Before: Gage, P.J., and MacKenzie and White, JJ.
PER CURIAM.
In 1991, defendant pleaded guilty to attempted breaking and entering an unoccupied building,
MCL 750.92; MSA 28.287 and MCL 750.110; MSA 28.305, and was sentenced to two years’
probation. The order of probation required defendant to report to his probation officer, to report to a
clinic, and to not move without probation department permission. Defendant did not comply with these
terms, but instead moved to Maryland. A bench warrant was issued for his arrest in October, 1991.
Defendant returned to Michigan and turned himself in to the police on March 3, 1996. The following
day, defendant pleaded guilty to violating his probation and was subsequently sentenced two to five
years’ imprisonment. He then filed his claim of appeal in this Court. We affirm.
This Court previously directed the parties to address the question “whether a defendant has an
appeal of right from a guilty plea to a probation violation even though the underlying crime was
committed before December 27, 1994.” In 1994, Const 1963, art 1, § 20, was amended to eliminate
appeals as of right from guilty pleas. The legislation implementing the amendment became effective
December 27, 1994, and applies to crimes committed after that date. See MCL 600.308(2)(d); MSA
27A.308(2)(d), as amended by 1994 PA 375, and MCL 770.3(1)(e); MSA 28.1100(1)(e), as
amended by 1994 PA 375. See also MCR 7.203(A)(1)(b) and 448 Mich cxiii-cxiv.

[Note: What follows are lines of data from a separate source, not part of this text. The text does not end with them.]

--- src/hw/rtl/wildcard_byte_signature_scanner_unit.sv ---
// Top level of the wildcard byte signature scanner.
// Depends on wbss_pkg, wbss_fifo, wbss_front and wbss_back.
//
// Usage: write signature_length (index 0) and region_base (index 1) on the cfg_ port.
// Input beats carry a mode: load a signature entry, scan one data byte, or restart.
// Load signature entries, restart, then stream the region's bytes one per beat with
// region_end on the last. At most one result beat per region: a match (found, offset,
// address) or, at region end, a not found beat with zero offset and address.
// Throughput is one input beat per cycle while in_ready is high; every position is
// compared in parallel against the aligned byte history, so there is no per-byte loop.
// An accepted input beat passes in order through the operation queue and the issue,
// align and compare stages; a result beat it causes then enters the result queue.
// When the receiver stalls, results wait in a four-entry result queue; issue from the
// operation queue stops once the result queue could overflow, the operation queue
// fills and in_ready drops. Inputs are still accepted while a result waits.
// Reset clears both queues, the byte count, the scan state and the registers; the
// signature cells keep no reset value and must be loaded before use.
module wildcard_byte_signature_scanner_unit
  import wbss_pkg::*;
#(
  parameter int SIGNATURE_MAX = SIG_MAX_DEF
) (
  input  logic                  clk,
  input  logic                  rst_n,
  input  logic                  in_valid,
  output logic                  in_ready,
  input  in_t                   in_data,
  output logic                  out_valid,
  input  logic                  out_ready,
  output out_t                  out_data,
  input  logic                  cfg_we,
  input  logic [CFG_IDX_W-1:0]  cfg_index,
  input  logic [CFG_DATA_W-1:0] cfg_wdata
);

  localparam int OCW = $clog2(OUTQ_DEPTH+1);

  logic           q_valid;
  op_t            q_data;
  logic           q_pop;
  logic [OCW-1:0] out_count;
  logic           res_push;
  out_t           res_data;

  wbss_front #(
    .SIGNATURE_MAX (SIGNATURE_MAX)
  ) u_front (
    .clk      (clk),
    .rst_n    (rst_n),
    .in_valid (in_valid),
    .in_ready (in_ready),
    .in_data  (in_data),
    .q_valid  (q_valid),
    .q_data   (q_data),
    .q_pop    (q_pop)
  );

  wbss_back #(
    .SIGNATURE_MAX (SIGNATURE_MAX)
  ) u_back (
    .clk       (clk),
    .rst_n     (rst_n),
    .cfg_we    (cfg_we),
    .cfg_index (cfg_index),
    .cfg_wdata (cfg_wdata),
    .q_valid   (q_valid),
    .q_data    (q_data),
    .q_pop     (q_pop),
    .out_count (out_count),
    .res_push  (res_push),
    .res_data  (res_data)
  );

  wbss_fifo #(
    .WIDTH ($bits(out_t)),
    .DEPTH (OUTQ_DEPTH)
  ) u_resq (
    .clk       (clk),
    .rst_n     (rst_n),
    .push      (res_push),
    .push_data (res_data),
    .pop       (out_valid && out_ready),
    .pop_data  (out_data),
    .count     (out_count)
  );

  assign out_valid = (out_count != '0);

endmodule
[src/hdl/rrs_pkg.sv]
`timescale 1ns / 1ps
`default_nettype none
package rrs_pkg;

    localparam int TAG_W = 16;
    localparam int DUR_W = 16;

    typedef enum logic {
        REQ_ARRIVAL = 1'b0,
        REQ_TICK    = 1'b1
    } t_req_type;

    typedef enum logic [1:0] {
        ST_IDLE = 2'd0,
        ST_RAN  = 2'd1,
        ST_FULL = 2'd2,
        ST_ZERO = 2'd3
    } t_status;

    typedef struct packed {
        logic [TAG_W-1:0] tag;
        logic [DUR_W-1:0] rem;
        logic             run;
    } t_entry;

endpackage
`default_nettype wire

[src/hdl/rrs_req_if.sv]
`timescale 1ns / 1ps
`default_nettype none
interface rrs_req_if;
    logic                      valid;
    logic                      ready;
    logic                      req_type;
    logic [rrs_pkg::TAG_W-1:0] task_tag;
    logic [rrs_pkg::DUR_W-1:0] task_duration;

    modport source (output valid, req_type, task_tag, task_duration, input ready);
    modport sink   (input valid, req_type, task_tag, task_duration, output ready);
endinterface
`default_nettype wire

[src/hdl/rrs_res_if.sv]
`timescale 1ns / 1ps
`default_nettype none
interface rrs_res_if;
    logic                      valid;
    logic                      ready;
    rrs_pkg::t_status          status;
    logic [rrs_pkg::TAG_W-1:0] run_tag;
    logic                      first_run;
    logic                      finished;

    modport source (output valid, status, run_tag, first_run, finished, input ready);
    modport sink   (input valid, status, run_tag, first_run, finished, output ready);
endinterface
`default_nettype wire

[src/hdl/rrs_ram.sv]
`timescale 1ns / 1ps
`default_nettype none
module rrs_ram #(
    parameter int DEPTH = 16,
    parameter int WIDTH = 8
) (
    input  wire logic                     i_clk,
    input  wire logic                     i_we,
    input  wire logic [$clog2(DEPTH)-1:0] i_waddr,
    input  wire logic [WIDTH-1:0]         i_wdata,
    input  wire logic [$clog2(DEPTH)-1:0] i_raddr,
    output logic      [WIDTH-1:0]         o_rdata
);

    logic [WIDTH-1:0] r_mem [DEPTH];

    always_ff @(posedge i_clk) begin
        if (i_we) begin
            r_mem[i_waddr] <= i_wdata;
        end
    end

    // write-first: a read of the entry being written returns the new data
    always_ff @(posedge i_clk) begin
        if (i_we && (i_waddr == i_raddr)) begin
            o_rdata <= i_wdata;
        end else begin
            o_rdata <= r_mem[i_raddr];
        end
    end

endmodule
`default_nettype wire

[src/hdl/rrs_free_enc.sv]
`timescale 1ns / 1ps
`default_nettype none
module rrs_free_enc #(
    parameter int N = 16
) (
    input  wire logic [N-1:0]         i_used,
    output logic                      o_found,
    output logic      [$clog2(N)-1:0] o_idx
);

    always_comb begin
        o_found = 1'b0;
        o_idx   = '0;
        for (int i = N - 1; i >= 0; i--) begin
            if (!i_used[i]) begin
                o_found = 1'b1;
                o_idx   = ($clog2(N))'(i);
            end
        end
    end

endmodule
`default_nettype wire

[src/hdl/round_robin_task_scheduler_core.sv]
`timescale 1ns / 1ps
`default_nettype none
// Channel | Dir | Handshake         | Payload
// i_req   | in  | valid/ready       | req_type, task_tag, task_duration
// o_res   | out | valid/ready       | status, run_tag, first_run, finished
//
// One beat per cycle unless a full output stalls: a request is registered, processed
// against the slot tables, and its result (if any) lands in the output register.
// Slot tables sit in two synchronous-read memories addressed by the next current
// slot, so the current entry is always ready at the start of a cycle.
// Reset (i_rst_n low, synchronous) empties the ring and frees every slot.
// A full output register stalls only requests that produce a result.
module round_robin_task_scheduler_core #(
    parameter int MAX_TASKS = 16
) (
    input  wire logic  i_clk,
    input  wire logic  i_rst_n,
    rrs_req_if.sink    i_req,
    rrs_res_if.source  o_res
);
    import rrs_pkg::*;

    localparam int LW = $clog2(MAX_TASKS);

    logic             r_in_valid;
    logic             r_in_type;
    logic [TAG_W-1:0] r_in_tag;
    logic [DUR_W-1:0] r_in_dur;

    logic [MAX_TASKS-1:0] r_used, n_used;
    logic [LW-1:0]        r_cur, n_cur;
    logic [LW-1:0]        r_prev, n_prev;
    logic                 r_empty, n_empty;

    logic             r_out_valid;
    t_status          r_out_status, n_status;
    logic [TAG_W-1:0] r_out_tag, n_tag;
    logic             r_out_first, n_first;
    logic             r_out_fin, n_fin;

    logic          free_found;
    logic [LW-1:0] free_idx;
    logic          has_res;
    logic          advance;
    logic          in_ready;

    logic          d_we;
    logic [LW-1:0] d_waddr;
    t_entry        d_wdata;
    t_entry        d_rdata;
    logic          l_we;
    logic [LW-1:0] l_waddr;
    logic [LW-1:0] l_wdata;
    logic [LW-1:0] l_rdata;
    logic [LW-1:0] cur_link;

    rrs_free_enc #(.N(MAX_TASKS)) u_free_enc (
        .i_used  (r_used),
        .o_found (free_found),
        .o_idx   (free_idx)
    );

    rrs_ram #(.DEPTH(MAX_TASKS), .WIDTH($bits(t_entry))) u_data_ram (
        .i_clk   (i_clk),
        .i_we    (d_we),
        .i_waddr (d_waddr),
        .i_wdata (d_wdata),
        .i_raddr (n_cur),
        .o_rdata (d_rdata)
    );

    rrs_ram #(.DEPTH(MAX_TASKS), .WIDTH(LW)) u_link_ram (
        .i_clk   (i_clk),
        .i_we    (l_we),
        .i_waddr (l_waddr),
        .i_wdata (l_wdata),
        .i_raddr (n_cur),
        .o_rdata (l_rdata)
    );

    // the previous slot's link is implied: it always points at the current slot
    assign cur_link = (r_cur == r_prev) ? r_cur : l_rdata;

    always_comb begin
        has_res = 1'b0;
        if (r_in_type == REQ_TICK) begin
            has_res = 1'b1;
        end else if (!free_found || (r_in_dur == '0)) begin
            has_res = 1'b1;
        end
    end

    assign advance  = r_in_valid && (!has_res || !r_out_valid || o_res.ready);
    assign in_ready = !r_in_valid || advance;

    always_comb begin
        n_used   = r_used;
        n_cur    = r_cur;
        n_prev   = r_prev;
        n_empty  = r_empty;
        d_we     = 1'b0;
        d_waddr  = r_cur;
        d_wdata  = d_rdata;
        l_we     = 1'b0;
        l_waddr  = r_prev;
        l_wdata  = r_cur;
        n_status = ST_IDLE;
        n_tag    = '0;
        n_first  = 1'b0;
        n_fin    = 1'b0;
        if (advance) begin
            if (r_in_type == REQ_ARRIVAL) begin
                n_tag = r_in_tag;
                if (!free_found) begin
                    n_status = ST_FULL;
                end else if (r_in_dur == '0) begin
                    n_status = ST_ZERO;
                end else begin
                    n_used[free_idx] = 1'b1;
                    d_we             = 1'b1;
                    d_waddr          = free_idx;
                    d_wdata.tag      = r_in_tag;
                    d_wdata.rem      = r_in_dur;
                    d_wdata.run      = 1'b0;
                    if (r_empty) begin
                        n_prev  = free_idx;
                        n_empty = 1'b0;
                    end else begin
                        l_we    = 1'b1;
                        l_waddr = free_idx;
                        l_wdata = r_cur;
                    end
                    n_cur = free_idx;
                end
            end else if (!r_empty) begin
                n_status = ST_RAN;
                n_tag    = d_rdata.tag;
                n_first  = !d_rdata.run;
                if (d_rdata.rem <= DUR_W'(1)) begin
                    n_fin         = 1'b1;
                    n_used[r_cur] = 1'b0;
                    if (cur_link == r_cur) begin
                        n_empty = 1'b1;
                    end else begin
                        n_cur = cur_link;
                    end
                end else begin
                    d_we        = 1'b1;
                    d_waddr     = r_cur;
                    d_wdata.rem = d_rdata.rem - DUR_W'(1);
                    d_wdata.run = 1'b1;
                    l_we        = 1'b1;
                    l_waddr     = r_prev;
                    l_wdata     = r_cur;
                    n_prev      = r_cur;
                    n_cur       = cur_link;
                end
            end
        end
    end

    always_ff @(posedge i_clk) begin
        if (!i_rst_n) begin
            r_in_valid <= 1'b0;
        end else if (in_ready) begin
            r_in_valid <= i_req.valid;
        end
    end

    always_ff @(posedge i_clk) begin
        if (in_ready && i_req.valid) begin
            r_in_type <= i_req.req_type;
            r_in_tag  <= i_req.task_tag;
            r_in_dur  <= i_req.task_duration;
        end
    end

    always_ff @(posedge i_clk) begin
        if (!i_rst_n) begin
            r_used  <= '0;
            r_cur   <= '0;
            r_prev  <= '0;
            r_empty <= 1'b1;
        end else begin
            r_used  <= n_used;
            r_cur   <= n_cur;
            r_prev  <= n_prev;
            r_empty <= n_empty;
        end
    end

    always_ff @(posedge i_clk) begin
        if (!i_rst_n) begin
            r_out_valid <= 1'b0;
        end else if (advance && has_res) begin
            r_out_valid <= 1'b1;
        end else if (o_res.ready) begin
            r_out_valid <= 1'b0;
        end
    end

    always_ff @(posedge i_clk) begin
        if (advance && has_res) begin
            r_out_status <= n_status;
            r_out_tag    <= n_tag;
            r_out_first  <= n_first;
            r_out_fin    <= n_fin;
        end
    end

    assign i_req.ready     = in_ready;
    assign o_res.valid     = r_out_valid;
    assign o_res.status    = r_out_status;
    assign o_res.run_tag   = r_out_tag;
    assign o_res.first_run = r_out_first;
    assign o_res.finished  = r_out_fin;

endmodule
`default_nettype wire

[src/flat_wrapper.sv]
// flat-port wrapper written by rule: the top's interface ports become plain ports
module round_robin_task_scheduler_core_flat import rrs_pkg::*;
#(
    parameter int MAX_TASKS = 16
)
  (i_clk, i_rst_n, i_req_valid, i_req_req_type, i_req_task_tag, i_req_task_duration, i_req_ready, o_res_valid, o_res_status, o_res_run_tag, o_res_first_run, o_res_finished, o_res_ready);
  rrs_req_if i_req_i ();
  rrs_res_if o_res_i ();
  input  wire logic i_clk;
  input  wire logic i_rst_n;
  input wire logic [$bits(i_req_i.valid)-1:0] i_req_valid;
  input wire logic [$bits(i_req_i.req_type)-1:0] i_req_req_type;
  input wire logic [$bits(i_req_i.task_tag)-1:0] i_req_task_tag;
  input wire logic [$bits(i_req_i.task_duration)-1:0] i_req_task_duration;
  output wire logic [$bits(i_req_i.ready)-1:0] i_req_ready;
  output wire logic [$bits(o_res_i.valid)-1:0] o_res_valid;
  output wire logic [$bits(o_res_i.status)-1:0] o_res_status;
  output wire logic [$bits(o_res_i.run_tag)-1:0] o_res_run_tag;
  output wire logic [$bits(o_res_i.first_run)-1:0] o_res_first_run;
  output wire logic [$bits(o_res_i.finished)-1:0] o_res_finished;
  input wire logic [$bits(o_res_i.ready)-1:0] o_res_ready;
  assign i_req_i.valid = i_req_valid;
  assign i_req_i.req_type = i_req_req_type;
  assign i_req_i.task_tag = i_req_task_tag;
  assign i_req_i.task_duration = i_req_task_duration;
  assign i_req_ready = i_req_i.ready;
  assign o_res_valid = o_res_i.valid;
  assign o_res_status = o_res_i.status;
  assign o_res_run_tag = o_res_i.run_tag;
  assign o_res_first_run = o_res_i.first_run;
  assign o_res_finished = o_res_i.finished;
  assign o_res_i.ready = o_res_ready;
  round_robin_task_scheduler_core #(.MAX_TASKS(MAX_TASKS)) u_core (.i_clk(i_clk), .i_rst_n(i_rst_n), .i_req(i_req_i), .o_res(o_res_i));
endmodule
[config.mk]
export PLATFORM = sky130hd
export DESIGN_NAME = round_robin_task_scheduler_core_flat
export DESIGN_NICKNAME = d
export VERILOG_FILES = /design/src/hdl/rrs_pkg.sv /design/src/hdl/rrs_req_if.sv /design/src/hdl/rrs_res_if.sv /design/src/hdl/rrs_ram.sv /design/src/hdl/rrs_free_enc.sv /design/src/hdl/round_robin_task_scheduler_core.sv /design/src/flat_wrapper.sv
export SDC_FILE = /design/constraint.sdc
export NUM_CORES = 1
export LEC_CHECK = 0
export BUFFER_PORTS_ARGS = -buffer_cell sky130_fd_sc_hd__buf_2
export CAP_MARGIN = 20
export CORE_UTILIZATION = 50
export DETAILED_ROUTE_END_ITERATION = 10
export PLACE_DENSITY = 0.66
export SLEW_MARGIN = 20
export SYNTH_ARGS = -nofsm -noshare
export SYNTH_HDL_FRONTEND = slang
export SYNTH_HIERARCHICAL = 1
export SYNTH_SLANG_ARGS = --single-unit
[constraint.sdc]
create_clock -name i_clk -period 7.42 [get_ports i_clk]
set_clock_uncertainty 0.15 [all_clocks]
set_input_delay 0.371 -clock i_clk [delete_from_list [all_inputs] [get_ports i_clk]]
set_output_delay 0.371 -clock i_clk [all_outputs]
set_load 0.01 [all_outputs]
### Word level (Yosys, flattened, before mapping)

Memory sizes are Yosys's and may differ from the RTL's. A register that Yosys moved wholly into a read port is not among the register bits.
Cells that the tools add are included.
W data, S select, Z words.

| operators by class | value |
|---|---|
| multiplexer cells | 101 |
| bitwise logic cells | 5 |
| magnitude comparators | 5 |
| reduce and logical (&&, ||, !) cells | 22 |
| add/subtract/negate cells | 1 |
| eq/ne operators | 6 |

Operators with widths:

| cell | number |
|---|---|
| $mux W4 | 37 |
| $mux W16 | 8 |
| $mux W33 | 3 |
| $mux W17 | 3 |
| $mux W1 | 45 |
| $and A16 B16 Y16 | 1 |
| $le A16 B1 Y1 const B | 1 |
| $logic_not A16 Y1 | 1 |
| $not A16 Y16 | 1 |
| $or A16 B16 Y16 | 1 |
| $sub A16 B1 Y16 const B | 1 |
| $lt A4 B5 Y1 const B | 2 |
| $demux W1 S4 | 2 |
| $eq A4 B4 Y1 | 2 |
| $ge A4 B1 Y1 const B | 2 |
| $mux W2 | 3 |
| $ne A2 B2 Y1 const B | 3 |
| $reduce_and A6 Y1 | 1 |
| $reduce_bool A2 Y1 | 3 |
| $logic_and A1 B1 Y1 | 5 |
| $logic_not A1 Y1 | 5 |
| $reduce_and A5 Y1 | 1 |
| $logic_or A1 B1 Y1 | 4 |
| $reduce_and A3 Y1 | 1 |
| 3 further kinds | 4 |

| storage, ports and cells | value |
|---|---|
| bits of input ports | 37 |
| RAM bits | 592 |
| flip-flop bits (word level) | 80 |
| logic and storage cells | 155 |
| memories kept | 2 |
| output and inout port bits | 22 |

Memories:

| memory | words | width | rd ports | clocked after memory_dff | write ports | RTL line | RTL |
|---|---|---|---|---|---|---|---|
| u_core.u_data_ram.r_mem | 16 | 33 | 1 | 1 | 1 | rrs_ram.sv:15 | `logic [WIDTH-1:0] r_mem [DEPTH];` |
| u_core.u_link_ram.r_mem | 16 | 4 | 1 | 1 | 1 | rrs_ram.sv:15 |  |

### Depth between registers and ports, before layout

| logic depth | value |
|---|---|
| depth in word-level cells | 27 |
| mapped depth | 14 |
| depth with buffers taken out | 11 |

### By module

The synthesis kept the hierarchy.

By module, submodules not included:

| module | times used | area an instance (um^2) | cells an instance |
|---|---|---|---|
| rrs_ram at u_core.u_data_ram | 1 | 20049.2 | 835 |
| round_robin_task_scheduler_core | 1 | 4286.6 | 446 |
| rrs_ram at u_core.u_link_ram | 1 | 2666.3 | 130 |
| rrs_free_enc | 1 | 166.4 | 34 |

### Worst setup path after synthesis

OpenSTA, ideal clock, no wires.

| timing path | value |
|---|---|
| path kind | flip-flop to flip-flop |
| start | register (tool-made name) |
| end | memory u_core/u_data_ram/r_mem[0][0] (netlist name) (enable) |
| arrival time | 5.160 ns |
| path slack | 1.646 ns |
| setup time | 0.464 ns |
| path buffers | 2 |
| cell stages (with the launch flop) | 13 |
| path through | dfxtp_1 > buf_6 > buf_2 > mux4_2 > a22oi_1 > nand2_1 > ha_1 > nor2_1 > nand3b_1 > o21ai_2 > nand2_1 > or3b_2 > nor3_1 |

RTL lines:

| element | RTL line |
|---|---|
| to (decl) | rrs_ram.sv:15 |

==> results.json <==
{
  "status": "finished clean",
  "dp_hpwl_um": 34940,
  "rsz0062_at_grt": "no",
  "yosysUniqueCellTypes": 64,
  "required_ns": 7.60,
  "numCtsBuffers": 72,
  "final_area_um2": 30850,
  "finalHoldViolCount": 0,
  "layout_common_cells": "edfxtp_1, nand2_1, mux4_2",
  "wl_per_cell_um": 26.69,
  "place_congestion": 0.8661,
  "max_slew_margin_pct": 30.18,
  "via_per_inst": 6.241,
  "cts_resized": 0,
  "antenna_cells": 0,
  "antenna_left": 0,
  "cts_buffer_depth": 3,
  "grt_pass1_wl_um": 92300,
  "h-tree-depth": 3,
  "slowest_stage": "dfxtp_4",
  "wirelength_um": 62030,
  "min_delay_path_depth": 3,
  "area_delta_synth_final_pct": 13.53,
  "worstMarginPinSlew_ns": 1.047,
  "period_share_pct": 74.39,
  "min_from": "o_res_ready",
  "dp.cells": 2160,
  "yosys_warnings": 6,
  "slowest_delay_ns": 0.93,
  "synth_cells": 1445,
  "synth_seq_area_share_pct": 73.87,
  "cts_tree": "done",
  "reg2reg_slack_ns": 1.90,
  "post_dp_cell_area_um2": 28310,
  "timing.fmax_mhz": 181.2,
  "synth-edff-count": 645,
  "crit_path_max_fanout": 40,
  "final_nets": 1612,
  "die_w_um": 235.1,
  "synth_adder_area_share_pct": 0.09211,
  "max-cap-violations": 0,
  "p_leak_nw": 9.683,
  "synth_compound_area_share_pct": 5.061,
  "drc": 0,
  "ir_worst_vdd_v": 0.0002176,
  "tns_ns": 0,
  "slew_viol_final": 0,
  "rows": 85,
  "ys_ff_latch": 680,
  "drt_iter0_markers": 1459,
  "final_util_pct": 57.43,
  "synth_top_family_by_area": "multiplexers",
  "first_pass_iters": 5,
  "synth_mux_area_share_pct": 13.15,
  "grt_max_degree": 61,
  "finalNonFillerCells": 2324,
  "hold_path_class": "input port to register",
  "grt_overflow": 0,
  "die_area_um2": 55270,
  "crit_chain": "buf_4, mux4_1, a22oi_1, nand2_1, or2_2, or3_1, o21ai_2, nand2_1, nand3b_1, nor2_4, buf_4",
  "track_usage_pct": 22.74,
  "synth_area_per_cell_um2": 18.80,
  "pwr_density_cell_nw_per_um2": 256.4,
  "synth_area_um2": 27170,
  "worstSkewPairLatency_ns": 0.62,
  "clock_sinks": 680,
  "grt_pass1_vias": 14660,
  "r2r_cells": 11,
  "min_period_ns": 5.519,
  "min_to": "u_core/o_res.valid$_SDFFE_PN0P_",
  "syn_nets": 1484,
  "yosys.area_share.simple_pct": 5.600,
  "initial_core_util_pct": 50.59,
  "io_buffers": 58,
  "path_clk_slew_ns": 0.06,
  "vias": 14500,
  "async_flop_share_pct": 0,
  "drive_gt1_share_pct": 21.68,
  "finalSetupViolCount": 0,
  "worstPathArrival_ns": 5.69,
  "final_common_cell": "edfxtp_1",
  "antenna_found_initial": 1,
  "cts_root_buffer": "clkbuf_16",
  "io_pins": 59,
  "end_kind": "register",
  "start_kind": "register",
  "synth-xor-area-share_pct": 0.2579,
  "synth_ff_type": "edfxtp_1",
  "die_h_um": 235.1,
  "core_um2": 53710,
  "worstSetupPathType": "register to register",
  "rr_endpoint": "u_core/u_data_ram/r_mem[6][0]$_DFFE_PP_"
}
-- kinds of logic (layout without fill, tap and decap cells) --
family | after synthesis | after routing
AOI/OAI and AO/OA | 185 | 185
xor gates and xnor gates | 8 | 8
adders and majority gates | 2 | 2
buffers and inverters | 92 | 275
DFF | 680 | 680
muxes | 159 | 159
and+or+nand+nor | 319 | 319
-- worst max-delay path by stage --
stage                                                 to  cells after the start  slack [ns]      from
2_1_floorplan    u_core/u_data_ram/r_mem[0][0]$_DFFE_PP_                     12        1.65  register
3_3_place_gp   u_core/u_data_ram/r_mem[12][30]$_DFFE_PP_                     11        2.02  register
3_5_place_dp     u_core/u_data_ram/r_mem[1][2]$_DFFE_PP_                      9        1.93  register
4_1_cts         u_core/u_data_ram/r_mem[14][2]$_DFFE_PP_                      9        1.83  register
5_1_grt          u_core/u_data_ram/r_mem[8][7]$_DFFE_PP_                     11        1.59  register
6_report         u_core/u_data_ram/r_mem[6][0]$_DFFE_PP_                     11        1.90  register
-- cell type report --
class,instances,area [um2]
Clock buffer,90,1921
Tap cell,696,870.8
Fill cell,3945,22860
Timing Repair Buffer,133,953.4
Multi-Input combinational cell,673,6719
Clock inverter,39,256.5
Inverter,13,48.80
Sequential cell,680,20080
-- power breakdown --
group / switching (mW) / leakage (nW) / internal [mW]
clock network: 1.45 / 1.06 / 1.88
logic: 0.185 / 2.48 / 0.107
registers: 0.0264 / 6.14 / 4.26
-- synth_stat cells (3+ instances only) --
master      n  area [um2]
a21oi_1    20       100.1
a221o_1     4       40.04
a22o_1     16       140.1
a22oi_1    76       570.6
a31oi_1    11       68.82
a41oi_1     3       26.28
and2_1      7       43.79
and3_1      4       25.02
and4_1      3       26.28
buf_1       3       11.26
buf_12      7       140.1
buf_2      13       65.06
buf_6       5       56.30
clkbuf_1   49       183.9
dfxtp_1    35       700.7
edfxtp_1  645       19370
inv_1      13       48.80
mux2_2      4       45.04
mux2i_1     7       70.07
mux4_1     33       867.1
mux4_2    115        2590
nand2_1   127       476.7
nand2b_1   10       62.56
nand3_1    26       130.1
nand3b_1    7       52.55
nand4_1    12       75.07
nor2_1     47       176.4
nor2b_1     7       43.79
nor3_1     36       180.2
nor4_1     15       93.84
o211ai_1   12       90.09
o21a_1      3       22.52
o21ai_0    15       75.07
o21ai_1     3       15.01
or2_2       4       25.02
or4_1       6       45.04
xnor2_1     8       70.07
-- per-stage QoR --
stage	total power, mW	worst slack, ns	hold WS (ns)
6_report	7.909	1.901	0.2070
5_1_grt	8.130	1.594	0.2539
4_1_cts	7.964	1.834	0.1505
3_5_place_dp	4.647	1.933	0.3304
3_3_place_gp	4.638	2.022	0.3303
2_1_floorplan	4.550	1.646	0.3110
-- worst max-delay path: cells and delay by family, from the launching register on --
| family | cells | cell delay [ns] |
|---|---|---|
| AOI/OAI and AO/OA | 2 | 0.62 |
| buffers and inverters | 2 | 0.91 |
| DFF | 1 | 0.93 |
| muxes | 1 | 0.63 |
| and+or+nand+nor | 6 | 1.95 |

In this case, although defendant’s guilty plea was not taken until 1996, it is undisputed that the
underlying crime and the conduct that served as the basis for defendant’s probation violation
proceedings occurred in 1990 and 1991, well before December 27, 1994. We therefore conclude that
defendant is entitled to appeal his probation violation guilty plea and the resulting sentence as of right.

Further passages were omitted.